Dorrite is a silicate mineral that is isostructural to the aenigmatite group. It is most chemically similar to the mineral rhönite [Ca_{2}Mg_{5}Ti(Al_{2}Si_{4})O_{20}], made distinct by a lack of titanium (Ti) and the presence of Fe^{3+}. Dorrite is named for Dr. John (Jack) A. Dorr, a late professor at the University of Michigan that researched in outcrops where dorrite was found in 1982. This mineral is sub-metallic resembling colors of brownish-black, dark brown, to reddish brown.

==Discovery==
Dorrite was first reported in 1982 by A. Havette in a basalt-limestone contact on Réunion Island off of the coast of Africa.
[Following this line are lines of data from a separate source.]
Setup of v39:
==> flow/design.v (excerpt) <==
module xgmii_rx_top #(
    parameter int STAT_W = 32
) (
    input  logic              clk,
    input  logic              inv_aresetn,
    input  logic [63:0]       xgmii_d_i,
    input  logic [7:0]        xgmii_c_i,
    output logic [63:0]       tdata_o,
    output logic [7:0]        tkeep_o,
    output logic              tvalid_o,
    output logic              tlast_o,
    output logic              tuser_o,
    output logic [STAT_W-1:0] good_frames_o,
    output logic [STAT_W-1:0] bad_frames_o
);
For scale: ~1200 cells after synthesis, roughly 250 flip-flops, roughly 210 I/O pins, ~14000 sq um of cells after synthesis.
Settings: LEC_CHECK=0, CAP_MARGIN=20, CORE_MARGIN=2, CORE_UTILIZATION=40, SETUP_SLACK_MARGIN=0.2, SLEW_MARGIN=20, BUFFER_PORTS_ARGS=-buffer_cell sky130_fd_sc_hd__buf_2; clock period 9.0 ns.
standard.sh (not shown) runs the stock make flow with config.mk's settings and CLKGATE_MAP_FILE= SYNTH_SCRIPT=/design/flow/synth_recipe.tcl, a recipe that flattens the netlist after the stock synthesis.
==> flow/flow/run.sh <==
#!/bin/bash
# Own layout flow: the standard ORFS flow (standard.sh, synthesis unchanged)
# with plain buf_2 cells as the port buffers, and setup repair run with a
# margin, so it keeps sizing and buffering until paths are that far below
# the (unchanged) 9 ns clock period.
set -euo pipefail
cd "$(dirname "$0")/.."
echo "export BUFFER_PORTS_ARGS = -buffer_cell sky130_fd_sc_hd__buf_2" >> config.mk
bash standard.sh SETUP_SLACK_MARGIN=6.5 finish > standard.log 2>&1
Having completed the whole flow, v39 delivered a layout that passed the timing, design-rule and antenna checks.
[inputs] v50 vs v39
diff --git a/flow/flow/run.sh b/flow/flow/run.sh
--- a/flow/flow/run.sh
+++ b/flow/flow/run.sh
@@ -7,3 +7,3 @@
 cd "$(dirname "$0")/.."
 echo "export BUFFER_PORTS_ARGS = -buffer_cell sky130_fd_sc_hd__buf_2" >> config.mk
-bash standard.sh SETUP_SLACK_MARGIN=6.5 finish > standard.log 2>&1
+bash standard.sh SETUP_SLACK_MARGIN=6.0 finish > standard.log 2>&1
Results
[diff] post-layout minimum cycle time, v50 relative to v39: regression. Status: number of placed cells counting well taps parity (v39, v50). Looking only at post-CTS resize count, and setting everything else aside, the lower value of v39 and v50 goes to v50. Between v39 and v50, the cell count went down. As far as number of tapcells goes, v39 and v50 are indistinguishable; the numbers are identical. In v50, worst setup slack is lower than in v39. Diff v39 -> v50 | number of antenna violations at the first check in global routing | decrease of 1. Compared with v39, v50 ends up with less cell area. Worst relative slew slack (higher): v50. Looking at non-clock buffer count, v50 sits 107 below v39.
Background: an optimization exercise with open tools, aiming at small area and a short achievable clock period. Do not read the settings as production practice.
Where RTL was checked, it was by simulation tests only, not by an equivalence proof against the original.
Power and IR drop assume default switching activity.

## jpeg_fb_writer
module jpeg_fb_writer #(
  parameter int unsigned       ADDR_W    = 32,
  parameter logic [ADDR_W-1:0] BASE_ADDR = 32'h0010_0000,
  parameter int unsigned       PIX_FMT   = 0
) (
  input  logic              clk,
  input  logic              reset,
  input  logic              in_valid_i,
  input  logic [15:0]       in_width_i,
  input  logic [15:0]       in_height_i,
  input  logic [15:0]       in_x_i,
  input  logic [15:0]       in_y_i,
  input  logic [7:0]        in_r_i,
  input  logic [7:0]        in_g_i,
  input  logic [7:0]        in_b_i,
  output logic              in_accept_o,
  output logic              wr_valid_o,
  output logic [ADDR_W-1:0] wr_addr_o,
  output logic [31:0]       wr_data_o,
  output logic [3:0]        wr_strb_o,
  input  logic              wr_ready_i,
  output logic              frame_done_o,
  output logic              busy_o,
  output logic [15:0]       crop_count_o,
  output logic              geom_err_o
);
Size: roughly 1700 cells after synthesis, about 220 flip-flops, about 180 I/O pins, roughly 17000 um^2 of cells after synthesis.
Settings: LEC_CHECK=0, CAP_MARGIN=20, CORE_MARGIN=2, CORE_UTILIZATION=40, CTS_BUF_LIST=sky130_fd_sc_hd__clkbuf_4 sky130_fd_sc_hd__clkbuf_8, CTS_CLUSTER_DIAMETER=80, CTS_CLUSTER_SIZE=16, SETUP_SLACK_MARGIN=4.8, SLEW_MARGIN=20, SYNTH_HIERARCHICAL=1; clock period 9.0 ns.
standard.sh (not shown) runs the stock make flow with config.mk's settings and CLKGATE_MAP_FILE= SYNTH_SCRIPT=/design/flow/synth_recipe.tcl, a recipe that flattens the netlist after the stock synthesis.
==> flow/flow/run.sh <==
#!/bin/bash
# Own layout flow: the standard flow, with plain buf_1 cells as the port buffers
# (instead of the delay-cell buffer the resizer picks by default). Every port still gets
# its own buffer. The full make output goes to std_flow.log in the work folder.
set -euo pipefail
export BUFFER_PORTS_ARGS="-buffer_cell sky130_fd_sc_hd__buf_1"
bash standard.sh finish > std_flow.log 2>&1
The baseline went through all stages and came out clean.
This is an optimization exercise on Yosys and OpenROAD, whose aim is small area and few clock cycles, not a production implementation. Where RTL was checked, it was by simulation tests only, not by an equivalence proof against the original. Power figures rest on the tool's default switching activity, not on a simulated workload.

Setup of build 44:
==> flow/design.v (excerpt) <==
module nearest_neighbour_downscaler #(
	parameter int OUT_SIZE = nnd_pkg::OUT_SIZE_DEF,
	parameter int MAX_SOURCE_DIM = nnd_pkg::MAX_SOURCE_DIM_DEF
) (
	input  logic                            clk,
	input  logic                            arst_n,
	input  logic                            cfg_valid,
	output logic                            cfg_ready,
	input  logic [nnd_pkg::CFG_IDX_W-1:0]   cfg_index,
	input  logic [nnd_pkg::DIM_W-1:0]       cfg_data,
	input  logic                            in_valid,
	output logic                            in_ready,
	input  logic [nnd_pkg::OP_W-1:0]        operation,
	input  logic [nnd_pkg::CH_W-1:0]        red_in,
	input  logic [nnd_pkg::CH_W-1:0]        green_in,
	input  logic [nnd_pkg::CH_W-1:0]        blue_in,
	input  logic [nnd_pkg::CH_W-1:0]        alpha_in,
	output logic                            out_valid,
	input  logic                            out_ready,
	output logic [nnd_pkg::CH_W-1:0]        red_out,
	output logic [nnd_pkg::CH_W-1:0]        green_out,
	output logic [nnd_pkg::CH_W-1:0]        blue_out,
	output logic [nnd_pkg::CH_W-1:0]        alpha_out,
	output logic [nnd_pkg::OY_W-1:0]        out_column,
	output logic [nnd_pkg::OY_W-1:0]        out_line,
	output logic                            row_last,
	output logic                            replay_pending,
	output logic                            image_done
);
Size in the first run: roughly 2500 cells after synthesis, roughly 99 I/O pins.
export LEC_CHECK = 0
export CAP_MARGIN = 0
export CORE_MARGIN = 2
export CORE_UTILIZATION = 60
export SLEW_MARGIN = 0
export SYNTH_MEMORY_MAX_BITS = 16384
create_clock -name core_clock -period 10.0 [get_ports {clk}]
standard.sh (not shown) runs the stock make flow with config.mk's settings and CLKGATE_MAP_FILE= SYNTH_SCRIPT=/design/flow/synth_recipe.tcl, a recipe that flattens the netlist after the stock synthesis.
==> flow/flow/run.sh <==
#!/bin/bash
# Standard layout with two changes: the port buffers are buf_1 cells, and clock tree
# synthesis uses clkbuf_4 and clkbuf_8 clusters of at most 12 sinks without dummy loads.
set -euo pipefail
export BUFFER_PORTS_ARGS="-buffer_cell sky130_fd_sc_hd__buf_1"
export CTS_ARGS="-sink_clustering_enable -repair_clock_nets -sink_clustering_size 12 -sink_clustering_max_diameter 40 -buf_list \"sky130_fd_sc_hd__clkbuf_4 sky130_fd_sc_hd__clkbuf_8\" -dont_use_dummy_load"
bash standard.sh > standard.log 2>&1
> inputs changed (build 44 -> build 30)
==> flow/flow/run.sh <==
#!/bin/bash
# Standard layout with two changes: the port buffers are buf_1 cells, and clock tree
# synthesis uses clkbuf_8 clusters of at most 20 sinks without dummy loads.
set -euo pipefail
export BUFFER_PORTS_ARGS="-buffer_cell sky130_fd_sc_hd__buf_1"
export CTS_ARGS="-sink_clustering_enable -repair_clock_nets -sink_clustering_size 20 -sink_clustering_max_diameter 60 -buf_list sky130_fd_sc_hd__clkbuf_8 -dont_use_dummy_load"
bash standard.sh > standard.log 2>&1
==> comparison <==
- The run showing the greater first-pass GRT wire length is build 44.
- Diff build 44 and build 30: share of the core filled with cells lower in build 30
- For the combinational power share, build 30 came in 0.5 points higher than build 44 did.
- Build 44 → build 30: setup slack shrank by 0.027 ns, maximum frequency shows a reduction of 0.00068 GHz, overall global routing resource usage has decreased, share of the cycle needed by the critical path after routing now larger.
- | part of the total power dissipated in the clock network | build 30 vs build 44 | 4.8 points lower |
- Compared build 30 against build 44; power in sequential cells within noise.
### build 30 -> build 98
==> flow/flow/run.sh <==
#!/bin/bash
# Standard layout with two changes: the port buffers are buf_1 cells, and clock tree
# synthesis uses clkbuf_8 clusters of at most 18 sinks without dummy loads.
set -euo pipefail
export BUFFER_PORTS_ARGS="-buffer_cell sky130_fd_sc_hd__buf_1"
export CTS_ARGS="-sink_clustering_enable -repair_clock_nets -sink_clustering_size 18 -sink_clustering_max_diameter 50 -buf_list sky130_fd_sc_hd__clkbuf_8 -dont_use_dummy_load"
bash standard.sh > standard.log 2>&1
Notes after the runs:
Build 98: post-layout worst setup margin is 0.028 ns lower than what build 30 reported. Diff build 30..build 98 | total number of multi-input combinational cells | unchanged. Re quantity of I/O buffers inserted on ports: no difference whatsoever between build 98 and build 30.
No run of this note included a check of the RTL's function; only the layout flow was run.

---

== v6 ==
nearest_neighbour_downscaler, a different RTL version from the one above (not shown whole).
For scale: roughly 2500 cells after synthesis, roughly 99 I/O pins, roughly 55000 sq um of cells after synthesis.
export LEC_CHECK = 0
export CAP_MARGIN = 0
export CORE_MARGIN = 2
export CORE_UTILIZATION = 75
export CTS_BUF_LIST = sky130_fd_sc_hd__clkbuf_16
export CTS_CLUSTER_DIAMETER = 100
export CTS_CLUSTER_SIZE = 30
export SLEW_MARGIN = 0
export SYNTH_MEMORY_MAX_BITS = 16384
create_clock -name core_clock -period 10.0 [get_ports {clk}]
==> flow/flow/run.sh <==
#!/bin/bash
# Standard layout with two changes: the port buffers are buf_1 cells, and clock tree
# synthesis uses clkbuf_8 clusters of at most 16 sinks without dummy loads.
set -euo pipefail
export BUFFER_PORTS_ARGS="-buffer_cell sky130_fd_sc_hd__buf_1"
export CTS_ARGS="-sink_clustering_enable -repair_clock_nets -sink_clustering_size 16 -sink_clustering_max_diameter 50 -buf_list sky130_fd_sc_hd__clkbuf_8 -dont_use_dummy_load"
bash standard.sh > standard.log 2>&1
v6 ended with every stage complete and zero timing, DRC or antenna violations.
Testbench counts of v6, summed over its fixed seeds: cycles 685,379.
What v7 does differently from v6 at the input level:
Settings: clearing CTS_CLUSTER_SIZE, which used to be 30; clearing CTS_CLUSTER_DIAMETER, which used to be 100; swapping 75 for 60 in CORE_UTILIZATION; clearing CTS_BUF_LIST, which used to be sky130_fd_sc_hd__clkbuf_16.
==> flow/flow/run.sh <==
#!/bin/bash
# Standard layout with two changes: the port buffers are buf_1 cells, and clock tree
# synthesis uses clkbuf_8 clusters of at most 20 sinks without dummy loads.
set -euo pipefail
export BUFFER_PORTS_ARGS="-buffer_cell sky130_fd_sc_hd__buf_1"
export CTS_ARGS="-sink_clustering_enable -repair_clock_nets -sink_clustering_size 20 -sink_clustering_max_diameter 60 -buf_list sky130_fd_sc_hd__clkbuf_8 -dont_use_dummy_load"
bash standard.sh > standard.log 2>&1
Notes after the runs:
- v7 completed; timing, DRC and antenna clean
- | global routing usage summed across all routing layers | v7 vs v6 | 7.4 points lower |
- Taking v6 as the reference, in v7 non-clock buffer count has increased, power per cell area has decreased.

[afterwards: timing with drivers on the ports]
In the flow no input, the clock included, has a driving cell. The finished layouts below were timed again as built, in two steps.
Step 1: set_driving_cell puts a clkbuf_16 on clk and a buf_2 on each other input, an assumption about the parent block.
Step 2, shift: input delay + t, output delay - t, t = (earliest + latest rising clock arrival at the registers) / 2. This alone moves slack from input paths to output paths.
Slacks: ideal / step 1 / step 2; pairs: ideal / step 1.
run | shift t [ns] | setup slack, ns | worst setup path after step 2 | latest minus earliest clock arrival (ns) | worst slew at a driven data input, ns
build 44 | 0.863 | 3.764 / 3.721 / 3.739 | input to output | 0.085 / 0.085 | 0.05
build 30 | 0.797 | 3.737 / 3.712 / 3.712 | input to output | 0.082 / 0.083 | 0.05
build 98 | 0.843 | 3.710 / 3.684 / 3.684 | input to output | 0.098 / 0.097 | 0.05
v6 | 0.820 | 3.790 / 3.729 / 4.034 | input to output | 0.099 / 0.100 | 0.06
v7 | 0.820 | 3.596 / 3.534 / 3.977 | input to output | 0.086 / 0.085 | 0.06
After both steps setup and hold are still met in every run listed. The setup slack of build 98, which loses most, moves by -0.026 ns with the drivers and by -0.026 ns with both steps.
Source: an optimization exercise on an open RTL-to-GDS flow (aim: a short achievable clock period and few clock cycles). Production flows keep margins and buffers that such runs may drop.
The RTL was checked by simulation tests, not by an equivalence proof against the original design.
Power figures rest on the tool's default switching activity, not on a simulated workload.

--- design/flow/run.sh ---
#!/bin/bash
# synth_recipe.tcl (not shown) runs the flow's synth.tcl, then flattens the netlist and writes it again
# the make line also repeats each setting of config.mk as NAME=value (left out here)
make -C /OpenROAD-flow-scripts/flow DESIGN_CONFIG=/design/flow/config.mk WORK_HOME=/design/flow/orfs CLKGATE_MAP_FILE= SYNTH_SCRIPT=/design/flow/synth_recipe.tcl finish
--- design/flow/config.mk ---
export PLATFORM = sky130hd
export DESIGN_NAME = mips_core
export DESIGN_NICKNAME = mips_core
export VERILOG_FILES = /design/flow/design.v
export SDC_FILE = /design/flow/constraint.sdc
export NUM_CORES = 4
export LEC_CHECK = 0
export ABC_CLOCK_PERIOD_IN_PS = 2000
export CAP_MARGIN = 20
export CORE_MARGIN = 2
export CORE_UTILIZATION = 36
export SETUP_SLACK_MARGIN = 4.2
export SLEW_MARGIN = 20
export TNS_END_PERCENT = 100
--- design/flow/constraint.sdc ---
create_clock -name core_clock -period 7.0 [get_ports {clk}]
set_input_delay 1.4000 -clock core_clock [delete_from_list [all_inputs] [get_ports {clk}]]
set_output_delay 1.4000 -clock core_clock [all_outputs]
set_load 0.01 [all_outputs]
--- design/flow/design.v ---
`default_nettype none
package mips_pkg;
    typedef enum logic [5:0] {
        OP_RTYPE = 6'h00,
        OP_BEQ   = 6'h04,
        OP_ADDI  = 6'h08,
        OP_LW    = 6'h23,
        OP_SW    = 6'h2b
    } opcode_e;
    typedef enum logic [5:0] {
        FN_ADD = 6'h20,
        FN_SUB = 6'h22,
        FN_AND = 6'h24,
        FN_OR  = 6'h25,
        FN_SLT = 6'h2a
    } funct_e;
    typedef enum logic [2:0] {
        ALU_ADD = 3'd0,
        ALU_SUB = 3'd1,
        ALU_AND = 3'd2,
        ALU_OR  = 3'd3,
        ALU_SLT = 3'd4
    } alu_op_e;
    typedef enum logic [1:0] {
        FWD_RF  = 2'b00,
        FWD_WB  = 2'b01,
        FWD_MEM = 2'b10
    } fwd_sel_e;
    typedef struct packed {
        opcode_e                      opcode;
        logic [5-1:0]  rs;
        logic [5-1:0]  rt;
        logic [5-1:0]  rd;
        logic [4:0]                   shamt;
        funct_e                       funct;
    } r_fmt_t;
    typedef struct packed {
        opcode_e                      opcode;
        logic [5-1:0]  rs;
        logic [5-1:0]  rt;
        logic [15:0]                  imm;
    } i_fmt_t;
    typedef union packed {
        r_fmt_t r_fmt;
        i_fmt_t i_fmt;
    } instr_u;
    typedef struct packed {
        logic    reg_write;
        logic    mem_to_reg;
        logic    mem_write;
        logic    branch;
        logic    alu_src_imm;
        logic    reg_dst_rd;
        alu_op_e alu_op;
    } ctrl_t;
    typedef struct packed {
        instr_u                 instr;
        logic [$clog2(256)-1:0]  pc_next;
    } if_id_t;
    typedef struct packed {
        ctrl_t                        ctrl;
        logic [32-1:0]        rd1;
        logic [32-1:0]        rd2;
        logic [32-1:0]        imm;
        logic [5-1:0]  rs;
        logic [5-1:0]  rt;
        logic [5-1:0]  dst;
    } id_ex_t;
    typedef struct packed {
        logic                         reg_write;
        logic                         mem_to_reg;
        logic                         mem_write;
        logic [32-1:0]        alu_result;
        logic [32-1:0]        store_data;
        logic [5-1:0]  dst;
    } ex_mem_t;
    typedef struct packed {
        logic                         reg_write;
        logic                         mem_to_reg;
        logic [32-1:0]        alu_result;
        logic [32-1:0]        load_data;
        logic [5-1:0]  dst;
    } mem_wb_t;
    typedef struct packed {
        logic                   wr_en;
        logic                   rd_en;
        logic [32-1:0]  addr;
        logic [32-1:0]  wdata;
    } dmem_req_t;
endpackage
`default_nettype wire
`timescale 1ns/1ns
`default_nettype none
module hazard_unit (
    input  logic [5-1:0] rs_id
    ,input  logic [5-1:0] rt_id
    ,input  logic [5-1:0] dst_ex
    ,input  logic [5-1:0] dst_mem
    ,input  logic [5-1:0] dst_wb
    ,input  logic [5-1:0] dst_wb2
    ,input  logic [5-1:0] dst_wb3
    ,output logic                        rs_hits_ex
    ,output logic                        rt_hits_ex
    ,output logic                        rs_from_mem
    ,output logic                        rs_from_wb
    ,output logic                        rs_from_wb2
    ,output logic                        rs_from_wb3
    ,output logic                        rs_from_rf
    ,output logic                        rt_from_mem
    ,output logic                        rt_from_wb
    ,output logic                        rt_from_wb2
    ,output logic                        rt_from_wb3
    ,output logic                        rt_from_rf
);
    logic rs_mem, rt_mem, rs_wb, rt_wb, rs_wb2, rt_wb2, rs_wb3, rt_wb3;
    assign rs_hits_ex = (dst_ex  != '0) && (dst_ex  == rs_id);
    assign rt_hits_ex = (dst_ex  != '0) && (dst_ex  == rt_id);
    assign rs_mem     = (dst_mem != '0) && (dst_mem == rs_id);
    assign rt_mem     = (dst_mem != '0) && (dst_mem == rt_id);
    assign rs_wb      = (dst_wb  != '0) && (dst_wb  == rs_id);
    assign rt_wb      = (dst_wb  != '0) && (dst_wb  == rt_id);
    assign rs_wb2     = (dst_wb2 != '0) && (dst_wb2 == rs_id);
    assign rt_wb2     = (dst_wb2 != '0) && (dst_wb2 == rt_id);
    assign rs_wb3     = (dst_wb3 != '0) && (dst_wb3 == rs_id);
    assign rt_wb3     = (dst_wb3 != '0) && (dst_wb3 == rt_id);
    assign rs_from_mem = !rs_hits_ex && rs_mem;
    assign rs_from_wb  = !rs_hits_ex && !rs_mem && rs_wb;
    assign rs_from_wb2 = !rs_hits_ex && !rs_mem && !rs_wb && rs_wb2;
    assign rs_from_wb3 = !rs_hits_ex && !rs_mem && !rs_wb && !rs_wb2 && rs_wb3;
    assign rs_from_rf  = !rs_hits_ex && !rs_mem && !rs_wb && !rs_wb2 && !rs_wb3;
    assign rt_from_mem = !rt_hits_ex && rt_mem;
    assign rt_from_wb  = !rt_hits_ex && !rt_mem && rt_wb;
    assign rt_from_wb2 = !rt_hits_ex && !rt_mem && !rt_wb && rt_wb2;
    assign rt_from_wb3 = !rt_hits_ex && !rt_mem && !rt_wb && !rt_wb2 && rt_wb3;
    assign rt_from_rf  = !rt_hits_ex && !rt_mem && !rt_wb && !rt_wb2 && !rt_wb3;
endmodule
`default_nettype wire
`timescale 1ns/1ns
`default_nettype none
module control_decoder (
    input  logic [31:0]                  instr,
    output logic                         is_alu,      
    output logic                         is_slt,
    output logic                         is_addi,
    output logic                         is_lw,
    output logic                         is_sw,
    output logic                         is_beq,
    output logic                         op_sub,      
    output logic                         op_and,
    output logic                         op_or,
    output logic                         uses_rs,
    output logic                         uses_rt,
    output logic [5-1:0]  dst          
);
    logic [5:0] opcode;
    logic [5:0] funct;
    logic       rtype;
    assign opcode = instr[31:26];
    assign funct  = instr[5:0];
    assign rtype  = (opcode == 6'h00);
    always_comb begin
        is_alu = 1'b0;
        is_slt = 1'b0;
        op_sub = 1'b0;
        op_and = 1'b0;
        op_or  = 1'b0;
        if (rtype) begin
            case (funct)
                6'h20: is_alu = 1'b1;
                6'h22: begin is_alu = 1'b1; op_sub = 1'b1; end
                6'h24: begin is_alu = 1'b1; op_and = 1'b1; end
                6'h25: begin is_alu = 1'b1; op_or  = 1'b1; end
                6'h2a: begin is_slt = 1'b1; op_sub = 1'b1; end
                default: ;
            endcase
        end
    end
    assign is_addi = (opcode == 6'h08);
    assign is_lw   = (opcode == 6'h23);
    assign is_sw   = (opcode == 6'h2b);
    assign is_beq  = (opcode == 6'h04);
    assign uses_rs = is_alu | is_slt | is_addi | is_lw | is_sw | is_beq;
    assign uses_rt = is_alu | is_slt | is_sw | is_beq;
    assign dst = (is_alu | is_slt) ? instr[15:11]
               : (is_addi | is_lw) ? instr[20:16]
               : '0;
endmodule
`default_nettype wire
`timescale 1ns/1ns
`default_nettype none
module register_file (
    input  logic                         clk,
    input  logic                         clear,
    input  logic [1:0]                   rd_lo1,      
    input  logic [1:0]                   rd_lo2,
    input  logic                         rd_hold,     
    output logic [7:0][32-1:0]   rd_part1,    
    output logic [7:0][32-1:0]   rd_part2,
    input  logic [32-1:1]    wr_sel,      
    input  logic [32-1:0]        wr_data
);
    logic [32-1:0] regs [1:32-1];
    always_ff @(posedge clk) begin
        for (int i = 1; i < 32; i++) begin
            if (clear)
                regs[i] <= '0;
            else if (wr_sel[i])
                regs[i] <= wr_data;
        end
    end
    logic [32-1:0]      view [32];
    logic [7:0][32-1:0] part1;
    logic [7:0][32-1:0] part2;
    assign view[0] = '0;
    for (genvar i = 1; i < 32; i++) begin : g_view
        assign view[i] = regs[i];
    end
    for (genvar j = 0; j < 8; j++) begin : g_part
        assign part1[j] = view[4*j + rd_lo1];
        assign part2[j] = view[4*j + rd_lo2];
    end
    always_ff @(posedge clk) begin
        if (!rd_hold) begin
            rd_part1 <= part1;
            rd_part2 <= part2;
        end
    end
endmodule
`default_nettype wire
`timescale 1ns/1ns
`default_nettype none
module ks_adder #(
    parameter int N = 32
) (
    input  logic [N-1:0] a,
    input  logic [N-1:0] b,
    input  logic         cin,
    output logic [N-1:0] sum
);
    localparam int LEVELS = $clog2(N);
    logic [N-1:0] g [LEVELS+1];
    logic [N-1:0] p [LEVELS+1];
    logic [N-1:0] carry;
    assign g[0] = a & b;
    assign p[0] = a ^ b;
    for (genvar l = 1; l <= LEVELS; l++) begin : g_level
        localparam int D = 1 << (l - 1);
        for (genvar i = 0; i < N; i++) begin : g_bit
            if (i >= D) begin : g_merge
                assign g[l][i] = g[l-1][i] | (p[l-1][i] & g[l-1][i-D]);
                assign p[l][i] = p[l-1][i] & p[l-1][i-D];
            end else begin : g_pass
                assign g[l][i] = g[l-1][i];
                assign p[l][i] = p[l-1][i];
            end
        end
    end
    assign carry = {g[LEVELS][N-2:0] | (p[LEVELS][N-2:0] & {(N-1){cin}}), cin};
    assign sum   = p[0] ^ carry;
endmodule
The second report of dorrite was made by Franklin Foit and his associates while examining a paralava from the Powder River Basin, Wyoming in 1987. Analyses determined that this newly found mineral was surprisingly similar to the mineral rhönite, lacking Ti but presenting dominant Fe^{3+} in its octahedral sites. Other minerals that coexist with this phase are plagioclase, gehlenite-akermanite, magnetite-magnesioferrite-spinel solid solutions, esseneite, nepheline, wollastonite, Ba-rich feldspar, apatite, ulvöspinel, ferroan sahamalite, and secondary barite, and calcite.

==Occurrence==
Dorrite can be found in mineral reactions that relate dorrite + magnetite + clinopyroxene, rhönite + magnetite + olivine + clinopyroxene, and aenigmatite + pyroxene + olivine assemblages in nature. These assemblages favor low pressures and high temperatures. Dorrite is stable in strongly oxidizing, high-temperature, low-pressure environments. It occurs in paralava, pyrometamorphic melt rock, formed from the burning of coal beds.

==Crystallography==
Researchers conclusively determined that dorrite is triclinic-pseudomonoclinic and twinned by a twofold rotation about the pseudomonoclinic b axis. The parameters for dorrite are a=10.505, b=10.897, c=9.019 Å, α=106.26°, β=95.16°, γ=124.75°.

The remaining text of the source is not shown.